- 700g baby potatoes
- 400g fillet of trout
- A few grindings of NoMU Hooked
- A glug of olive oil
- 4 tbsp crème fraiche
- Zest of 1 lemon
- Juice of 1 lemon
- Handful of dill, chopped
- NoMU Just Salt
- NoMU Just Pepper
- 1 tbsp honey
- 2 tsp horseradish sauce
- Small bunch of red salad onions, thinly sliced
- 2 avocados, sliced
- Handful of fresh chives, chopped
- Micro herbs for garnishing
- Lemon wedges, for serving
Trout, Horseradish & Baby Potato Salad
Boil the potatoes in salted water until cooked. Drain the water, cut the potatoes in half and set aside. Pat the trout dry and season with NoMU Hooked. Drizzle the fish with olive oil on both sides and then sear it in a smoking hot pan for a few minutes until done but still pink inside. Set aside.

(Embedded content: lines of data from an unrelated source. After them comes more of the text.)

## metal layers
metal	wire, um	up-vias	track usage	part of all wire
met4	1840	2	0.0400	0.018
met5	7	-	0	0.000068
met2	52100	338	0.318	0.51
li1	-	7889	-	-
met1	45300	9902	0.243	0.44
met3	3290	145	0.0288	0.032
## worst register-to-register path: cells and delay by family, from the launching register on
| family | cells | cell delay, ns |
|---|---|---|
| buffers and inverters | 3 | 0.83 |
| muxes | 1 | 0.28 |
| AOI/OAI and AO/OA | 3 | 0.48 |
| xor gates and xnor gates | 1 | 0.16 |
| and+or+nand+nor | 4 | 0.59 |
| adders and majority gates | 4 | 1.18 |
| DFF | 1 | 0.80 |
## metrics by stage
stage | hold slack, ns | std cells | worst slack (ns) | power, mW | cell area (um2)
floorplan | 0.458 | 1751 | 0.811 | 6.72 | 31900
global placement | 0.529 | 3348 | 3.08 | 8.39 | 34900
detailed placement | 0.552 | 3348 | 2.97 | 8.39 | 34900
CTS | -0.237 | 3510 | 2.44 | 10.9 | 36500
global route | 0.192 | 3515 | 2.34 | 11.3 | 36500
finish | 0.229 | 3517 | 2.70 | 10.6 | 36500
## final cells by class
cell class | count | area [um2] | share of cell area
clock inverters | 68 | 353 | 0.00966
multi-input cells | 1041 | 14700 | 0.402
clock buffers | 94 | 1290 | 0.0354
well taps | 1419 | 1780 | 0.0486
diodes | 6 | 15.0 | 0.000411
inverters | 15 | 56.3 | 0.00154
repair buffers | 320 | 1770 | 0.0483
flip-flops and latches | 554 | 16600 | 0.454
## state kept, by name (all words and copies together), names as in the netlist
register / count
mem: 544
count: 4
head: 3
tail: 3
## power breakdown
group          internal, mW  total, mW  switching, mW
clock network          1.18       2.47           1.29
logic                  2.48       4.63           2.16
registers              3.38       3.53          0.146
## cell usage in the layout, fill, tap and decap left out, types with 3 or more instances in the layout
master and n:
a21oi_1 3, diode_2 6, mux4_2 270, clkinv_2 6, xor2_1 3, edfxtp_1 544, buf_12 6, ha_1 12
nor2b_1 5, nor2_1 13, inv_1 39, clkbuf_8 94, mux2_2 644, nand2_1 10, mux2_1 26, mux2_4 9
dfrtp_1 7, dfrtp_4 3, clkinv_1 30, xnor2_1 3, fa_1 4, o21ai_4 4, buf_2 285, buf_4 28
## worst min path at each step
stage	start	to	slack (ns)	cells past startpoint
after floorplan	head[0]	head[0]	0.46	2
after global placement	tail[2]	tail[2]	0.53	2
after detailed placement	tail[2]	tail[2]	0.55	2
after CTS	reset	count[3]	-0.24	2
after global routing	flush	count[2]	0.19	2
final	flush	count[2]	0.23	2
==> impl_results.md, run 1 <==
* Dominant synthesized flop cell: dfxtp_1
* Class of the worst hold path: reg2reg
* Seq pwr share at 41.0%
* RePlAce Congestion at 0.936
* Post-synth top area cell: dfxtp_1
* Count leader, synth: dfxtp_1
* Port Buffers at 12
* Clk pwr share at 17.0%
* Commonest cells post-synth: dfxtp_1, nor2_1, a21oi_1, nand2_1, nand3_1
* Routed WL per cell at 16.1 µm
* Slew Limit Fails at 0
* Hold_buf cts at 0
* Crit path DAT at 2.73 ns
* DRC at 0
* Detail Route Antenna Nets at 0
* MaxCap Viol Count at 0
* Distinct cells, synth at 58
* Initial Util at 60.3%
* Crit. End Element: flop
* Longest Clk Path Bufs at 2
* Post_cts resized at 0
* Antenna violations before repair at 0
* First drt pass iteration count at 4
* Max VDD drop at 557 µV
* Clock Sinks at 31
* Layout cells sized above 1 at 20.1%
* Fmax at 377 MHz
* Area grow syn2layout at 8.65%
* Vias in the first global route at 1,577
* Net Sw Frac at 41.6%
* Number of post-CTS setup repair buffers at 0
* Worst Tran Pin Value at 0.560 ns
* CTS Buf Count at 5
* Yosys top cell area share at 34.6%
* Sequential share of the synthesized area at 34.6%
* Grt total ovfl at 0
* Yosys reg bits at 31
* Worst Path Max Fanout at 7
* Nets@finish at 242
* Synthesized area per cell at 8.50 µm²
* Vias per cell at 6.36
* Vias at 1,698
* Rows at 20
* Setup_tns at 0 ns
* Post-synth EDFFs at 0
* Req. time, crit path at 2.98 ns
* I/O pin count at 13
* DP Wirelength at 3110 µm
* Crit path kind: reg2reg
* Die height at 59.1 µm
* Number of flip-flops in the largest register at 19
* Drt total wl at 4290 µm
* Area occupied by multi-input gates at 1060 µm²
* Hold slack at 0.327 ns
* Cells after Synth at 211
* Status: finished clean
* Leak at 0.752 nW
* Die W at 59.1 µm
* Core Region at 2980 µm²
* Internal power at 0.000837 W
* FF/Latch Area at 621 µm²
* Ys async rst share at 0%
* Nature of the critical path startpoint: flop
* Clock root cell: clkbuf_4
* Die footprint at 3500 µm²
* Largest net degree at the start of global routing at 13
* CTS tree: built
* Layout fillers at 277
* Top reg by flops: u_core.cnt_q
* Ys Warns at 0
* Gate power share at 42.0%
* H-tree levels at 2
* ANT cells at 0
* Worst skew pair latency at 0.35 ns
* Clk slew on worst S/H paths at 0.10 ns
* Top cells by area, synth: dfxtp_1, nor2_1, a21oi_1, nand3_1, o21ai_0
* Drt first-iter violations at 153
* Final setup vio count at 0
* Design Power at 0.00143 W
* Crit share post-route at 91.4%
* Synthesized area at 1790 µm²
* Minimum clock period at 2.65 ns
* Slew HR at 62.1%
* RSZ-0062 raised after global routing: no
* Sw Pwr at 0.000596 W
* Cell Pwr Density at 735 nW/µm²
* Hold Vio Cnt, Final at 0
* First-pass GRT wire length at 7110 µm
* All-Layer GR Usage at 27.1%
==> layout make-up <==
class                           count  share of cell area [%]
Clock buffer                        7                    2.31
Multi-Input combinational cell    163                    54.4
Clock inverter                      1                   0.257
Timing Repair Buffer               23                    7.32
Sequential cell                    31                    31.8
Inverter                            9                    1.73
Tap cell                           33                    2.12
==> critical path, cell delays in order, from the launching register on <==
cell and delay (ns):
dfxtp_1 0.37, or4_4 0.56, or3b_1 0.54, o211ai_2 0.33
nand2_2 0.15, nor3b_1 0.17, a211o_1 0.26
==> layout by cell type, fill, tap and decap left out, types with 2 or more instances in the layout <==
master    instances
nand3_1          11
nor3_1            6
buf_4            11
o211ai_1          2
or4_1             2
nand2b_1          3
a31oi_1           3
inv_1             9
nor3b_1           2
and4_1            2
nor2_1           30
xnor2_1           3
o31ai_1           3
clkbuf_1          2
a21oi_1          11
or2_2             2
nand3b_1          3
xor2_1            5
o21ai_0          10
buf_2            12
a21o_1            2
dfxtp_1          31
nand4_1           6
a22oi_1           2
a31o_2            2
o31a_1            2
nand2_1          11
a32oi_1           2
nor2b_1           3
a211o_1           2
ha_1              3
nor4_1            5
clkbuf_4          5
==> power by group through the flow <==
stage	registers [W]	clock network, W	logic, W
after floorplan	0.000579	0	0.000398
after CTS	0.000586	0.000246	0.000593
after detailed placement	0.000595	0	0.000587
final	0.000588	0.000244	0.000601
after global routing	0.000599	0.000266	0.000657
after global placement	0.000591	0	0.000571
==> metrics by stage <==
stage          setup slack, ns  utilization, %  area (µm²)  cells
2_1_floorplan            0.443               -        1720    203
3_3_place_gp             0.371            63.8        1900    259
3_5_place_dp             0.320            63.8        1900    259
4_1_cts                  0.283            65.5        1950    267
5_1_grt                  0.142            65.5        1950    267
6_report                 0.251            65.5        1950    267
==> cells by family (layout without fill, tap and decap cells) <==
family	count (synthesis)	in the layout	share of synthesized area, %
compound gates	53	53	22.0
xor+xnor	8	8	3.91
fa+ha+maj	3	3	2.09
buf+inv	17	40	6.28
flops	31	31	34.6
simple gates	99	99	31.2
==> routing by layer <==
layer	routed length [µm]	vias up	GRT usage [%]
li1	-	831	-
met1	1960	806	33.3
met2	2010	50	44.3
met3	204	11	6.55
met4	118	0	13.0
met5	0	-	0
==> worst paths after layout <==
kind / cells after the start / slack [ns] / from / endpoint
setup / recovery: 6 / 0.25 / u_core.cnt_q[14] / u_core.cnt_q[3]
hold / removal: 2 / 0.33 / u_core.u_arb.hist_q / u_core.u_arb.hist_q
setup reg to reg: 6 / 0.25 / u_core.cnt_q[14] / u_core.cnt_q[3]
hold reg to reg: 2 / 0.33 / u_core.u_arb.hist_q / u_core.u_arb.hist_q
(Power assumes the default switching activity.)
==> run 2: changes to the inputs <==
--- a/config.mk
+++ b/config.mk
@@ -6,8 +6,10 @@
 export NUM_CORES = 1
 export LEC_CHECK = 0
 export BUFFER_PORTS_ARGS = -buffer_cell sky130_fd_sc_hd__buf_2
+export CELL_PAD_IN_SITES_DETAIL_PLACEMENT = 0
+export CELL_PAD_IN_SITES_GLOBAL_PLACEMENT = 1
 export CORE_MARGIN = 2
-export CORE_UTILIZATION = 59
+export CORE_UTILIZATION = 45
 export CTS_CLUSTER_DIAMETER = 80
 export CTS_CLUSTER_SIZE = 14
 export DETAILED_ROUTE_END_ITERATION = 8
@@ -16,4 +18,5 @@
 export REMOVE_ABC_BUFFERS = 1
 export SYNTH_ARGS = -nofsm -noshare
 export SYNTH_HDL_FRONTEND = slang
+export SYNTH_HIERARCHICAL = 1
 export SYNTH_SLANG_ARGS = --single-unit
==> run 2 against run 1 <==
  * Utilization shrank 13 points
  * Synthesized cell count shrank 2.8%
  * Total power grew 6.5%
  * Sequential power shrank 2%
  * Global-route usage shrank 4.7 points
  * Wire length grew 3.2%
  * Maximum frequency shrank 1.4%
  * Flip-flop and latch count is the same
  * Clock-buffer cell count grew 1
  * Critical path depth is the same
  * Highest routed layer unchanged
--- src/rtl/ex_mem_stage.sv ---
// EX/MEM pipeline register with the architectural NZCV flag register and the
// registered branch decision. Flush beats stall; stall freezes everything.
import pipeline_pkg::*;

module ex_mem_stage #(
    parameter int WIDTH = 64,
    parameter int REG_W = 5
) (
    input  logic           clk,
    input  logic           reset,
    input  logic           stall,
    input  logic           flush,
    ex_mem_stage_if.slave  bus
);

    ctrl_t            ctrl_d, ctrl_q;
    logic [WIDTH-1:0] alu_result_d, alu_result_q;
    logic [WIDTH-1:0] store_data_d, store_data_q;
    logic [REG_W-1:0] dest_reg_d, dest_reg_q;
    flags_t           flags_d, flags_q;

    logic res_z;
    logic res_n;
    logic cond_true;

    assign res_z = ~|bus.alu_result;
    assign res_n = bus.alu_result[WIDTH-1];

    // Branch condition sees the flags as they stood before this edge.
    cond_check u_cond_check (
        .cond      (cond_t'(bus.cond)),
        .flags     (flags_q),
        .cond_true (cond_true)
    );

    // Next-state: hold by default, bubble on flush, capture when advancing.
    always_comb begin
        ctrl_d       = ctrl_q;
        alu_result_d = alu_result_q;
        store_data_d = store_data_q;
        dest_reg_d   = dest_reg_q;
        flags_d      = flags_q;
        if (flush) begin
            ctrl_d = '0;
        end else if (!stall) begin
            ctrl_d.valid        = bus.in_valid;
            ctrl_d.reg_write    = bus.reg_write  & bus.in_valid;
            ctrl_d.mem_write    = bus.mem_write  & bus.in_valid;
            // a store never travels with a load; the store wins
            ctrl_d.mem_read     = bus.mem_read   & bus.in_valid & ~bus.mem_write;
            ctrl_d.mem_to_reg   = bus.mem_to_reg & bus.in_valid;
            ctrl_d.branch_taken = bus.in_valid &
                                  ((bus.is_bcond & cond_true) | (bus.is_cbz & res_z));
            alu_result_d        = bus.alu_result;
            store_data_d        = bus.store_data;
            dest_reg_d          = bus.dest_reg;
            if (bus.in_valid && bus.set_flags) begin
                flags_d = '{n: res_n, z: res_z, c: bus.alu_carry, v: bus.alu_overflow};
            end
        end
    end

    // State registers, asynchronously cleared.
    always_ff @(posedge clk or posedge reset) begin
        if (reset) begin
            ctrl_q       <= '0;
            alu_result_q <= '0;
            store_data_q <= '0;
            dest_reg_q   <= '0;
            flags_q      <= '0;
        end else begin
            ctrl_q       <= ctrl_d;
            alu_result_q <= alu_result_d;
            store_data_q <= store_data_d;
            dest_reg_q   <= dest_reg_d;
            flags_q      <= flags_d;
        end
    end

    assign bus.out_valid      = ctrl_q.valid;
    assign bus.out_reg_write  = ctrl_q.reg_write;
    assign bus.out_mem_read   = ctrl_q.mem_read;
    assign bus.out_mem_write  = ctrl_q.mem_write;
    assign bus.out_mem_to_reg = ctrl_q.mem_to_reg;
    assign bus.branch_taken   = ctrl_q.branch_taken;
    assign bus.out_alu_result = alu_result_q;
    assign bus.out_store_data = store_data_q;
    assign bus.out_dest_reg   = dest_reg_q;
    assign bus.flag_n         = flags_q.n;
    assign bus.flag_z         = flags_q.z;
    assign bus.flag_c         = flags_q.c;
    assign bus.flag_v         = flags_q.v;

endmodule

In a mixing bowl combine the crème fraiche, lemon zest, lemon juice, chopped dill and seasoning. Stir in the honey and the horseradish until well blended. Place the halved potatoes and salad onions in a mixing bowl, break the trout into chunks and add in. Pour in the dressing and gently toss to coat. Spoon the potato salad onto serving plates, add half a sliced avocado to each salad and garnish with chopped chives and micro herbs. Serve with extra lemon wedges.
Serves 4
Tip: This dish can be served warm or at room temperature. If served warm then have the dressing prepared and ingredients sliced and ready before plating.
Wine suggestions
Bilton Sauvignon Blanc has some nice acidity to cut through the oily fish and stand up to the belligerent horseradish.